Designing for beginners in a beginner industry
Foundational research on the experience of building AI agents, revealing that even top engineering teams are beginners at it, and reshaping the product strategy around that.
Org
Google Cloud
Surface
Observability for AI agents (new product area)
Role
Lead Researcher
Team
Embedded with the agent observability product team
Timeframe
Foundational discovery program
Sample
In-depth interviews across companies from large enterprises to smaller teams, all building agents for internal use
Methods
Senior signals
TL;DR
The team knew how to support observability for agents already running in production, but not for agents still under development, even though earlier research and customer calls had shown demand for it. I led a foundational study at top companies to map how teams actually build an agent, step by step. The finding: building agents is still new territory even at the most sophisticated companies, with no shared industry practices and a real hunger for purpose-built tools. That reshaped the product into a beginner-friendly tool with out-of-the-box dashboards and templates, and opened a new revenue stream for Google Cloud: specialized tooling for evaluating how well an agent performs.
Systems map · Systems thinking
From a feature-scoping question to a market opportunity
The original framing was a feature question: what observability does someone building an agent need? I pushed to widen the scope before committing to features. A foundational study at top companies revealed something the product team’s hypothesis hadn’t accounted for: even sophisticated engineering teams are beginners at building agents, because the whole industry still is. That changed the question from “which features” to “which audience.” Designing for beginners in a beginner industry is a completely different product than designing for experts.
- Evaluation is the wall. Teams struggled with the basics of evaluation: choosing the right underlying model, judging whether an output was good enough, and measuring quality in any rigorous way. Most fell back on manual, ad-hoc checks.

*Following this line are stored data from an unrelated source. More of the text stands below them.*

### config.mk
export PLATFORM = sky130hd
export DESIGN_NAME = kcs_frame_receive_check_top_flat
export DESIGN_NICKNAME = d
export VERILOG_FILES = /design/src/sv/kfrc_pkg.sv /design/src/sv/kfrc_if.sv /design/src/sv/kcs_frame_receive_check_top.sv /design/src/sv/kfrc_cfg.sv /design/src/sv/kfrc_core.sv /design/src/flat_wrapper.sv
export SDC_FILE = /design/constraint.sdc
export NUM_CORES = 1
export LEC_CHECK = 0
export BUFFER_PORTS_ARGS = -buffer_cell sky130_fd_sc_hd__clkbuf_2
export CAP_MARGIN = 20
export CORE_MARGIN = 3
export CORE_UTILIZATION = 60
export CTS_CLUSTER_DIAMETER = 80
export DETAILED_ROUTE_END_ITERATION = 6
export PLACE_DENSITY = 0.95
export SYNTH_ARGS = -nofsm -noshare
export SYNTH_HDL_FRONTEND = slang
export SYNTH_HIERARCHICAL = 1
export SYNTH_SLANG_ARGS = --single-unit
export TNS_END_PERCENT = 100
### constraint.sdc
create_clock -name clk -period 5.3 [get_ports clk]
set_clock_uncertainty 0.15 [all_clocks]
set_input_delay 0.265 -clock clk [delete_from_list [all_inputs] [get_ports clk]]
set_output_delay 0.265 -clock clk [all_outputs]
set_load 0.02 [all_outputs]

- Observability disappears once an agent goes live. The visibility teams leaned on while developing an agent largely fell away once it moved to a live environment, leaving them to troubleshoot a multi-step reasoning flow by hand.
- No shared standards. With no common industry approach to building, evaluating, and observing agents, teams reinvented their own path each time; slow, inconsistent, and hard to repeat or hand off.
The opportunity hiding in the pain
The clearest unmet need across interviews was purpose-built tooling to evaluate agents rigorously rather than by hand. That demand, plus the absence of any standard way to do it, is exactly the open space that turned a feature study into a new revenue stream.

Finding → strategy chain
From a brief to a business outcome
Original brief
What observability features do agent builders need?
Scope expansion
A foundational study on how agents are built today.
Finding
Top engineering teams are beginners; the industry has no shared standards yet.
Reframe
An audience question, not a feature question.
Product strategy
Beginner-first: out-of-the-box dashboards, templates, built-in guidance.
Business outcome
A new revenue stream in specialized agent evaluation tooling.
What I almost missed · Critical thinking
What I almost missed
I had built the study to over-represent senior AI engineers at top companies (the conventional sample for foundational research on a developer tool). Three interviews in, I noticed something off: even staff engineers at sophisticated companies were describing their agent-building workflow in tentative, exploratory language. They weren’t experts. No one is, yet. If I had read that as “we need stronger participants,” I’d have missed the finding. Instead, I treated the tentativeness itself as the data, and the study became a map of where the entire industry is, not just our sample. That reframe is what surfaced the beginner-first product strategy.
Methodological note
Every study gets a deliberate falsification pass before write-up: a structured hunt for the strongest evidence that the conclusion is wrong.
Impact
What changed because of the work
Outcome 01
New revenue stream
Specialized tooling for evaluating how well an agent performs, surfaced by the research.
Outcome 02
Beginner-first
A design philosophy shift from expert-first to out-of-the-box dashboards, templates, and built-in guidance.
Outcome 03
Build, not just run
Observability for the build-and-evaluate phase, not only for agents already in production.
Outcome 04
Strategic clarity
On where Google can lead, versus follow, as the industry settles on standards.